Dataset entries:
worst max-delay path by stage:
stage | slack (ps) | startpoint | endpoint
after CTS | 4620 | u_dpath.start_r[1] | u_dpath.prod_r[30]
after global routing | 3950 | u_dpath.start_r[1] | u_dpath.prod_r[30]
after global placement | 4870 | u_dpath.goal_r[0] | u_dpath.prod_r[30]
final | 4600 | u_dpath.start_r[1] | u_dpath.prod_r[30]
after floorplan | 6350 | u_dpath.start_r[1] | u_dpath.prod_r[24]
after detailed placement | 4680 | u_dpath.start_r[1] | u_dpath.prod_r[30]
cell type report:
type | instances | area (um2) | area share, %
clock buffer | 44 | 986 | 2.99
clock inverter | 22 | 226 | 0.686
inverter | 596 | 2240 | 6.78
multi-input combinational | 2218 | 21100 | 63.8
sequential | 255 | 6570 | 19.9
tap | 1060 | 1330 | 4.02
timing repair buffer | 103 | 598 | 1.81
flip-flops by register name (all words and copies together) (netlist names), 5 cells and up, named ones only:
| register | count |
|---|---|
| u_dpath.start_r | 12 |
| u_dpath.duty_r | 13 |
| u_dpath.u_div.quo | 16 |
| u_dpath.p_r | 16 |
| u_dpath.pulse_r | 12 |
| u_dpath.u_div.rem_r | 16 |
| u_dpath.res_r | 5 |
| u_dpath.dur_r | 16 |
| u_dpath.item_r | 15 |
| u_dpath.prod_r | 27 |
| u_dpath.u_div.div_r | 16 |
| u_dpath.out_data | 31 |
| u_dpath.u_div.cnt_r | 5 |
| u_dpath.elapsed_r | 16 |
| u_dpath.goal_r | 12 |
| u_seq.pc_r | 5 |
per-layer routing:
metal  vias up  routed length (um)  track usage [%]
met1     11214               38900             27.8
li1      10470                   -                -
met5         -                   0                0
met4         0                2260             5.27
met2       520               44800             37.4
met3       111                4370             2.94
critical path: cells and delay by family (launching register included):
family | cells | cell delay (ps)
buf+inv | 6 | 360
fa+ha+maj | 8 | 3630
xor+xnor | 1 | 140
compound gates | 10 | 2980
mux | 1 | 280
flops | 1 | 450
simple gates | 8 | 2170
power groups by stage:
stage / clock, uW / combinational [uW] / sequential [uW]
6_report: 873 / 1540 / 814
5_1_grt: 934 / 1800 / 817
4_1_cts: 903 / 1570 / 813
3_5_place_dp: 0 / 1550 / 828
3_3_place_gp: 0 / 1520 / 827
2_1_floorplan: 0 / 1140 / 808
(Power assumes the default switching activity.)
## config.mk

```make
export PLATFORM = sky130hd
export DESIGN_NAME = i2c_master_byte_engine
export DESIGN_NICKNAME = d
export VERILOG_FILES = /design/src/hdl/i2cm_pkg.sv /design/src/hdl/i2cm_cfg.sv /design/src/hdl/i2cm_seq.sv /design/src/hdl/i2cm_out.sv /design/src/hdl/i2c_master_byte_engine.sv
export VERILOG_INCLUDE_DIRS = /design/src /design/src/hdl
export SDC_FILE = /design/constraint.sdc
export NUM_CORES = 1
export LEC_CHECK = 0
export BUFFER_PORTS_ARGS = -buffer_cell sky130_fd_sc_hd__buf_2
export CAP_MARGIN = 0
export CORE_UTILIZATION = 44
export CTS_BUF_LIST = sky130_fd_sc_hd__clkbuf_4 sky130_fd_sc_hd__clkbuf_8 sky130_fd_sc_hd__clkbuf_16
export CTS_CLUSTER_DIAMETER = 50
export DETAILED_ROUTE_END_ITERATION = 8
export GPL_ROUTABILITY_DRIVEN = 0
export GPL_TIMING_DRIVEN = 0
export RECOVER_POWER = 50
export REMOVE_ABC_BUFFERS = 1
export SLEW_MARGIN = 15
export SYNTH_ARGS = -nofsm -noshare
export SYNTH_HDL_FRONTEND = slang
export SYNTH_SLANG_ARGS = --single-unit
```

## constraint.sdc

```tcl
create_clock -name aclk -period 2.6 [get_ports aclk]
set_input_delay 0.39 -clock aclk [delete_from_list [all_inputs] [get_ports aclk]]
set_output_delay 0.39 -clock aclk [all_outputs]
set_load 0.03 [all_outputs]
```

REQUIRED ACTION: All of the data above should be reproduced exactly.

RESULT OF THE TASK:
worst max-delay path by stage:
stage | slack (ps) | startpoint | endpoint
after CTS | 4620 | u_dpath.start_r[1] | u_dpath.prod_r[30]
after global routing | 3950 | u_dpath.start_r[1] | u_dpath.prod_r[30]
after global placement | 4870 | u_dpath.goal_r[0] | u_dpath.prod_r[30]
final | 4600 | u_dpath.start_r[1] | u_dpath.prod_r[30]
after floorplan | 6350 | u_dpath.start_r[1] | u_dpath.prod_r[24]
after detailed placement | 4680 | u_dpath.start_r[1] | u_dpath.prod_r[30]
cell type report:
type | instances | area (um2) | area share, %
clock buffer | 44 | 986 | 2.99
clock inverter | 22 | 226 | 0.686
inverter | 596 | 2240 | 6.78
multi-input combinational | 2218 | 21100 | 63.8
sequential | 255 | 6570 | 19.9
tap | 1060 | 1330 | 4.02
timing repair buffer | 103 | 598 | 1.81
flip-flops by register name (all words and copies together) (netlist names), 5 cells and up, named ones only:
| register | count |
|---|---|
| u_dpath.start_r | 12 |
| u_dpath.duty_r | 13 |
| u_dpath.u_div.quo | 16 |
| u_dpath.p_r | 16 |
| u_dpath.pulse_r | 12 |
| u_dpath.u_div.rem_r | 16 |
| u_dpath.res_r | 5 |
| u_dpath.dur_r | 16 |
| u_dpath.item_r | 15 |
| u_dpath.prod_r | 27 |
| u_dpath.u_div.div_r | 16 |
| u_dpath.out_data | 31 |
| u_dpath.u_div.cnt_r | 5 |
| u_dpath.elapsed_r | 16 |
| u_dpath.goal_r | 12 |
| u_seq.pc_r | 5 |
per-layer routing:
metal  vias up  routed length (um)  track usage [%]
met1     11214               38900             27.8
li1      10470                   -                -
met5         -                   0                0
met4         0                2260             5.27
met2       520               44800             37.4
met3       111                4370             2.94
critical path: cells and delay by family (launching register included):
family | cells | cell delay (ps)
buf+inv | 6 | 360
fa+ha+maj | 8 | 3630
xor+xnor | 1 | 140
compound gates | 10 | 2980
mux | 1 | 280
flops | 1 | 450
simple gates | 8 | 2170
power groups by stage:
stage / clock, uW / combinational [uW] / sequential [uW]
6_report: 873 / 1540 / 814
5_1_grt: 934 / 1800 / 817
4_1_cts: 903 / 1570 / 813
3_5_place_dp: 0 / 1550 / 828
3_3_place_gp: 0 / 1520 / 827
2_1_floorplan: 0 / 1140 / 808
(Power assumes the default switching activity.)
## config.mk

```make
export PLATFORM = sky130hd
export DESIGN_NAME = i2c_master_byte_engine
export DESIGN_NICKNAME = d
export VERILOG_FILES = /design/src/hdl/i2cm_pkg.sv /design/src/hdl/i2cm_cfg.sv /design/src/hdl/i2cm_seq.sv /design/src/hdl/i2cm_out.sv /design/src/hdl/i2c_master_byte_engine.sv
export VERILOG_INCLUDE_DIRS = /design/src /design/src/hdl
export SDC_FILE = /design/constraint.sdc
export NUM_CORES = 1
export LEC_CHECK = 0
export BUFFER_PORTS_ARGS = -buffer_cell sky130_fd_sc_hd__buf_2
export CAP_MARGIN = 0
export CORE_UTILIZATION = 44
export CTS_BUF_LIST = sky130_fd_sc_hd__clkbuf_4 sky130_fd_sc_hd__clkbuf_8 sky130_fd_sc_hd__clkbuf_16
export CTS_CLUSTER_DIAMETER = 50
export DETAILED_ROUTE_END_ITERATION = 8
export GPL_ROUTABILITY_DRIVEN = 0
export GPL_TIMING_DRIVEN = 0
export RECOVER_POWER = 50
export REMOVE_ABC_BUFFERS = 1
export SLEW_MARGIN = 15
export SYNTH_ARGS = -nofsm -noshare
export SYNTH_HDL_FRONTEND = slang
export SYNTH_SLANG_ARGS = --single-unit
```

## constraint.sdc

```tcl
create_clock -name aclk -period 2.6 [get_ports aclk]
set_input_delay 0.39 -clock aclk [delete_from_list [all_inputs] [get_ports aclk]]
set_output_delay 0.39 -clock aclk [all_outputs]
set_load 0.03 [all_outputs]
```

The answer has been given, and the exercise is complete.